▶ _Try it_
For every line in the records that has the word "setup", make a copy.

**********

===== config.mk =====
export PLATFORM = sky130hd
export DESIGN_NAME = pdm_mic_decimator
export DESIGN_NICKNAME = d
export VERILOG_FILES = /design/src/rtl/pdm_mic_decimator.sv
export SDC_FILE = /design/constraint.sdc
export NUM_CORES = 1
export LEC_CHECK = 0
export CORE_UTILIZATION = 40
export CTS_BUF_LIST = sky130_fd_sc_hd__clkbuf_2 sky130_fd_sc_hd__clkbuf_4 sky130_fd_sc_hd__clkbuf_8
export DETAILED_ROUTE_END_ITERATION = 10
export PLACE_DENSITY_LB_ADDON = 0.1
export SYNTH_ARGS = -nofsm -noshare
export SYNTH_HDL_FRONTEND = slang
export SYNTH_SLANG_ARGS = --single-unit
export TNS_END_PERCENT = 100

===== constraint.sdc =====
create_clock -name clk -period 4.2 [get_ports clk]
set_input_delay 0.84 -clock clk [delete_from_list [all_inputs] [get_ports clk]]
set_output_delay 0.84 -clock clk [all_outputs]
set_load 0.05 [all_outputs]
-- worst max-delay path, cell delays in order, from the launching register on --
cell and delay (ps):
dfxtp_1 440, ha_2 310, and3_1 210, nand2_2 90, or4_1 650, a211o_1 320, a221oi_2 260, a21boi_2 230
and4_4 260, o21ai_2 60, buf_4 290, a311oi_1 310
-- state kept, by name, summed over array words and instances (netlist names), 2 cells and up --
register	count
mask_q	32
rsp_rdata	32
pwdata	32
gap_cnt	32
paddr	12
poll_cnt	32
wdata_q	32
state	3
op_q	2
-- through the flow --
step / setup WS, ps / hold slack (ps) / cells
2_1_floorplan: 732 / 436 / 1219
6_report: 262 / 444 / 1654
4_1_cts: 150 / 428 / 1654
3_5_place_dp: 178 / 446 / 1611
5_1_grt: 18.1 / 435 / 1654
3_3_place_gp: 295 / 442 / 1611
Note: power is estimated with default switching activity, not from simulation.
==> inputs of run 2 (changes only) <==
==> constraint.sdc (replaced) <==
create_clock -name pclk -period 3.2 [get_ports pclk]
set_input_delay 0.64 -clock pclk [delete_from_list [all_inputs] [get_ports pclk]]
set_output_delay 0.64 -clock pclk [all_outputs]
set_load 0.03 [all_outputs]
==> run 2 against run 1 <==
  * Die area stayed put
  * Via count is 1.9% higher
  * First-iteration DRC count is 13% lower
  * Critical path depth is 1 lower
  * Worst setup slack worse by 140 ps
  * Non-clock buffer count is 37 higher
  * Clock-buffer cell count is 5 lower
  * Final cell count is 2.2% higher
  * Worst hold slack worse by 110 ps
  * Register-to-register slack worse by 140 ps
## src/rtl/riscv_pkg.sv

```systemverilog
// Shared RV32 encoding constants: format codes, the opcodes the encoder is
// normally fed with, instruction field positions, and immediate range helpers.
package riscv_pkg;

    localparam int FMT_CODE_W = 3;

    localparam logic [FMT_CODE_W-1:0] FMT_R  = 3'd0;
    localparam logic [FMT_CODE_W-1:0] FMT_I  = 3'd1;
    localparam logic [FMT_CODE_W-1:0] FMT_S  = 3'd2;
    localparam logic [FMT_CODE_W-1:0] FMT_SB = 3'd3;
    localparam logic [FMT_CODE_W-1:0] FMT_U  = 3'd4;
    localparam logic [FMT_CODE_W-1:0] FMT_UJ = 3'd5;

    localparam logic [6:0] OP_IMM    = 7'h13;
    localparam logic [6:0] OP_STORE  = 7'h23;
    localparam logic [6:0] OP_BRANCH = 7'h63;
    localparam logic [6:0] OP_LUI    = 7'h37;
    localparam logic [6:0] OP_JAL    = 7'h6F;

    // Low bit of each fixed-position field; the decoder uses the same numbers.
    localparam int OPCODE_LSB = 0;
    localparam int RD_LSB     = 7;
    localparam int FUNCT3_LSB = 12;
    localparam int RS1_LSB    = 15;
    localparam int RS2_LSB    = 20;
    localparam int FUNCT7_LSB = 25;

    // True when v[31:lsb] are all ones or all zeros (value sign-extends from bit lsb).
    function automatic logic all_equal_from(input logic [31:0] v, input int lsb);
        logic [31:0] mask;
        mask = 32'hFFFF_FFFF << lsb;
        return ((v & mask) == mask) || ((v & mask) == 32'h0);
    endfunction

    // True when v[31:lsb] are all zeros (value zero-extends from bit lsb).
    function automatic logic high_zero_from(input logic [31:0] v, input int lsb);
        logic [31:0] mask;
        mask = 32'hFFFF_FFFF << lsb;
        return (v & mask) == 32'h0;
    endfunction

endpackage

```

## src/rtl/inst_encoder_if.sv

```systemverilog
// Field-in / word-out bundle of the instruction encoder.
// Handshake: on each side a word moves on a rising clock edge where valid and
// ready are both high; a producer holds valid and its payload stable until that
// edge, and ready never depends combinationally on valid.
interface inst_encoder_if;
    import riscv_pkg::*;

    logic                  in_valid;
    logic                  in_ready;
    logic [FMT_CODE_W-1:0] in_fmt;
    logic [6:0]            in_opcode;
    logic [4:0]            in_rd;
    logic [4:0]            in_rs1;
    logic [4:0]            in_rs2;
    logic [2:0]            in_funct3;
    logic [6:0]            in_funct7;
    logic [31:0]           in_imm;
    logic                  in_sign_ext;
    logic                  out_valid;
    logic                  out_ready;
    logic [31:0]           out_inst;
    logic                  out_err;

    modport master (
        output in_valid, in_fmt, in_opcode, in_rd, in_rs1, in_rs2, in_funct3,
               in_funct7, in_imm, in_sign_ext, out_ready,
        input  in_ready, out_valid, out_inst, out_err
    );

    modport slave (
        input  in_valid, in_fmt, in_opcode, in_rd, in_rs1, in_rs2, in_funct3,
               in_funct7, in_imm, in_sign_ext, out_ready,
        output in_ready, out_valid, out_inst, out_err
    );

endinterface

```

## src/rtl/inst_imm_range_check.sv

```systemverilog
// Combinational check that an immediate survives encode-then-decode for its
// format. Formats without an immediate (and invalid codes) always report ok.
module inst_imm_range_check
    import riscv_pkg::*;
(
    input  logic [FMT_CODE_W-1:0] fmt,
    input  logic [31:0]           imm,
    input  logic                  sign_ext,
    output logic                  ok
);

    // Per-format round-trip rule on the upper bits and the implied-zero LSB.
    always_comb begin
        ok = 1'b1;
        case (fmt)
            FMT_I, FMT_S: ok = sign_ext ? all_equal_from(imm, 11) : high_zero_from(imm, 12);
            FMT_SB:       ok = !imm[0] && (sign_ext ? all_equal_from(imm, 12) : high_zero_from(imm, 13));
            FMT_UJ:       ok = !imm[0] && all_equal_from(imm, 20);
            FMT_U:        ok = (imm[11:0] == 12'h000);
            default:      ok = 1'b1;
        endcase
    end

endmodule

```

## src/rtl/inst_encoder.sv

```systemverilog
// RV32 instruction assembler: decoded fields + immediate in, packed 32-bit word
// out through a two-stage pipeline (S1 holds fields, S2 holds the word).
// Build option: define IMM_RANGE_CHECK_EN to flag immediates that would not
// decode back to the same value; otherwise excess immediate bits are dropped.
module inst_encoder
    import riscv_pkg::*;
#(
    parameter bit ERR_ZERO_INST = 1'b1,
    parameter int FMT_W         = 3
) (
    input  logic          clk,
    input  logic          rst_n,
    inst_encoder_if.slave bus
);

    logic             s1_valid;
    logic [FMT_W-1:0] s1_fmt;
    logic [6:0]       s1_opcode;
    logic [4:0]       s1_rd;
    logic [4:0]       s1_rs1;
    logic [4:0]       s1_rs2;
    logic [2:0]       s1_funct3;
    logic [6:0]       s1_funct7;
    logic [31:0]      s1_imm;
    logic             s1_err;

    logic             s2_valid;
    logic [31:0]      s2_inst;
    logic             s2_err;

    logic             s2_adv;
    logic             in_ready;
    logic             range_ok;
    logic             fmt_bad;
    logic [31:0]      word;

    assign s2_adv   = !s2_valid || bus.out_ready;
    assign in_ready = !s1_valid || s2_adv;
    assign fmt_bad  = (bus.in_fmt > FMT_UJ);

`ifdef IMM_RANGE_CHECK_EN
    inst_imm_range_check u_range (
        .fmt      (bus.in_fmt),
        .imm      (bus.in_imm),
        .sign_ext (bus.in_sign_ext),
        .ok       (range_ok)
    );
`else
    logic unused_sign_ext;
    assign unused_sign_ext = bus.in_sign_ext;
    assign range_ok        = 1'b1;
`endif

    // S1: capture fields and the error verdict on an input transfer.
    always_ff @(posedge clk or negedge rst_n) begin
        if (!rst_n) begin
            s1_valid  <= 1'b0;
            s1_fmt    <= '0;
            s1_opcode <= '0;
            s1_rd     <= '0;
            s1_rs1    <= '0;
            s1_rs2    <= '0;
            s1_funct3 <= '0;
            s1_funct7 <= '0;
            s1_imm    <= '0;
            s1_err    <= 1'b0;
        end else begin
            if (in_ready) begin
                s1_valid <= bus.in_valid;
            end
            if (in_ready && bus.in_valid) begin
                s1_fmt    <= bus.in_fmt;
                s1_opcode <= bus.in_opcode;
                s1_rd     <= bus.in_rd;
                s1_rs1    <= bus.in_rs1;
                s1_rs2    <= bus.in_rs2;
                s1_funct3 <= bus.in_funct3;
                s1_funct7 <= bus.in_funct7;
                s1_imm    <= bus.in_imm;
                s1_err    <= fmt_bad || !range_ok;
            end
        end
    end

    // Packing mux: place fixed fields, then scatter the immediate per format.
    always_comb begin
        word = 32'h0;
        word[OPCODE_LSB +: 7] = s1_opcode;
        case (s1_fmt)
            FMT_R: begin
                word[RD_LSB +: 5]     = s1_rd;
                word[FUNCT3_LSB +: 3] = s1_funct3;
                word[RS1_LSB +: 5]    = s1_rs1;
                word[RS2_LSB +: 5]    = s1_rs2;
                word[FUNCT7_LSB +: 7] = s1_funct7;
            end
            FMT_I: begin
                word[RD_LSB +: 5]     = s1_rd;
                word[FUNCT3_LSB +: 3] = s1_funct3;
                word[RS1_LSB +: 5]    = s1_rs1;
                word[31:20]           = s1_imm[11:0];
            end
            FMT_S: begin
                word[11:7]            = s1_imm[4:0];
                word[FUNCT3_LSB +: 3] = s1_funct3;
                word[RS1_LSB +: 5]    = s1_rs1;
                word[RS2_LSB +: 5]    = s1_rs2;
                word[31:25]           = s1_imm[11:5];
            end
            FMT_SB: begin
                word[7]               = s1_imm[11];
                word[11:8]            = s1_imm[4:1];
                word[FUNCT3_LSB +: 3] = s1_funct3;
                word[RS1_LSB +: 5]    = s1_rs1;
                word[RS2_LSB +: 5]    = s1_rs2;
                word[30:25]           = s1_imm[10:5];
                word[31]              = s1_imm[12];
            end
            FMT_U: begin
                word[RD_LSB +: 5]     = s1_rd;
                word[31:12]           = s1_imm[31:12];
            end
            FMT_UJ: begin
                word[RD_LSB +: 5]     = s1_rd;
                word[19:12]           = s1_imm[19:12];
                word[20]              = s1_imm[11];
                word[30:21]           = s1_imm[10:1];
                word[31]              = s1_imm[20];
            end
            default: word = 32'h0;
        endcase
        if (s1_err && ERR_ZERO_INST) begin
            word = 32'h0;
        end
    end

    // S2: register the assembled word; holds while the consumer stalls.
    always_ff @(posedge clk or negedge rst_n) begin
        if (!rst_n) begin
            s2_valid <= 1'b0;
            s2_inst  <= 32'h0;
            s2_err   <= 1'b0;
        end else if (s2_adv) begin
            s2_valid <= s1_valid;
            if (s1_valid) begin
                s2_inst <= word;
                s2_err  <= s1_err;
            end
        end
    end

    assign bus.in_ready  = in_ready;
    assign bus.out_valid = s2_valid;
    assign bus.out_inst  = s2_inst;
    assign bus.out_err   = s2_err;

endmodule

```

## src/flat_wrapper.sv

```systemverilog
// flat-port wrapper written by rule: the top's interface ports become plain ports
module inst_encoder_flat import riscv_pkg::*;
#(
    parameter bit ERR_ZERO_INST = 1'b1,
    parameter int FMT_W         = 3
)
  (clk, rst_n, bus_in_valid, bus_in_fmt, bus_in_opcode, bus_in_rd, bus_in_rs1, bus_in_rs2, bus_in_funct3, bus_in_funct7, bus_in_imm, bus_in_sign_ext, bus_out_ready, bus_in_ready, bus_out_valid, bus_out_inst, bus_out_err);
  inst_encoder_if bus_i ();
  input  logic clk;
  input  logic rst_n;
  input wire logic [$bits(bus_i.in_valid)-1:0] bus_in_valid;
  input wire logic [$bits(bus_i.in_fmt)-1:0] bus_in_fmt;
  input wire logic [$bits(bus_i.in_opcode)-1:0] bus_in_opcode;
  input wire logic [$bits(bus_i.in_rd)-1:0] bus_in_rd;
  input wire logic [$bits(bus_i.in_rs1)-1:0] bus_in_rs1;
  input wire logic [$bits(bus_i.in_rs2)-1:0] bus_in_rs2;
  input wire logic [$bits(bus_i.in_funct3)-1:0] bus_in_funct3;
  input wire logic [$bits(bus_i.in_funct7)-1:0] bus_in_funct7;
  input wire logic [$bits(bus_i.in_imm)-1:0] bus_in_imm;
  input wire logic [$bits(bus_i.in_sign_ext)-1:0] bus_in_sign_ext;
  input wire logic [$bits(bus_i.out_ready)-1:0] bus_out_ready;
  output wire logic [$bits(bus_i.in_ready)-1:0] bus_in_ready;
  output wire logic [$bits(bus_i.out_valid)-1:0] bus_out_valid;
  output wire logic [$bits(bus_i.out_inst)-1:0] bus_out_inst;
  output wire logic [$bits(bus_i.out_err)-1:0] bus_out_err;
  assign bus_i.in_valid = bus_in_valid;
  assign bus_i.in_fmt = bus_in_fmt;
  assign bus_i.in_opcode = bus_in_opcode;
  assign bus_i.in_rd = bus_in_rd;
  assign bus_i.in_rs1 = bus_in_rs1;
  assign bus_i.in_rs2 = bus_in_rs2;
  assign bus_i.in_funct3 = bus_in_funct3;
  assign bus_i.in_funct7 = bus_in_funct7;
  assign bus_i.in_imm = bus_in_imm;
  assign bus_i.in_sign_ext = bus_in_sign_ext;
  assign bus_i.out_ready = bus_out_ready;
  assign bus_in_ready = bus_i.in_ready;
  assign bus_out_valid = bus_i.out_valid;
  assign bus_out_inst = bus_i.out_inst;
  assign bus_out_err = bus_i.out_err;
  inst_encoder #(.ERR_ZERO_INST(ERR_ZERO_INST), .FMT_W(FMT_W)) u_core (.clk(clk), .rst_n(rst_n), .bus(bus_i));
endmodule
```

**********

▶ _Answer box_
step / setup WS, ps / hold slack (ps) / cells
  * Worst setup slack worse by 140 ps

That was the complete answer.